◆ What the task requires
Exactly as they appear, set down all of the records.

Collected data
§ §

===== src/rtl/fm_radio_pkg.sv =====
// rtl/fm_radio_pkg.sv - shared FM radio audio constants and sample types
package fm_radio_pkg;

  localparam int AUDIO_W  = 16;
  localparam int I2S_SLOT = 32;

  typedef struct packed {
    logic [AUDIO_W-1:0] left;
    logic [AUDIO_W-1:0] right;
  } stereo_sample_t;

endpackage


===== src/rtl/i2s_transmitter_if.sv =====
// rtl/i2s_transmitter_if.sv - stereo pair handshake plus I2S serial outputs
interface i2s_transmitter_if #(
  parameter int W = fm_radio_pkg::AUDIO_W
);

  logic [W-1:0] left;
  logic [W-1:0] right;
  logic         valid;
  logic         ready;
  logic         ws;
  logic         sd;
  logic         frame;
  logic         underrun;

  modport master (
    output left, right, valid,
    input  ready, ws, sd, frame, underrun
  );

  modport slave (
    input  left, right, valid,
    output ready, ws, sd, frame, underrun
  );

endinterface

§ §

◆ Response box
===== src/rtl/fm_radio_pkg.sv =====
// rtl/fm_radio_pkg.sv - shared FM radio audio constants and sample types
package fm_radio_pkg;

  localparam int AUDIO_W  = 16;
  localparam int I2S_SLOT = 32;

  typedef struct packed {
    logic [AUDIO_W-1:0] left;
    logic [AUDIO_W-1:0] right;
  } stereo_sample_t;

endpackage


===== src/rtl/i2s_transmitter_if.sv =====
// rtl/i2s_transmitter_if.sv - stereo pair handshake plus I2S serial outputs
interface i2s_transmitter_if #(
  parameter int W = fm_radio_pkg::AUDIO_W
);

  logic [W-1:0] left;
  logic [W-1:0] right;
  logic         valid;
  logic         ready;
  logic         ws;
  logic         sd;
  logic         frame;
  logic         underrun;

  modport master (
    output left, right, valid,
    input  ready, ws, sd, frame, underrun
  );

  modport slave (
    input  left, right, valid,
    output ready, ws, sd, frame, underrun
  );

endinterface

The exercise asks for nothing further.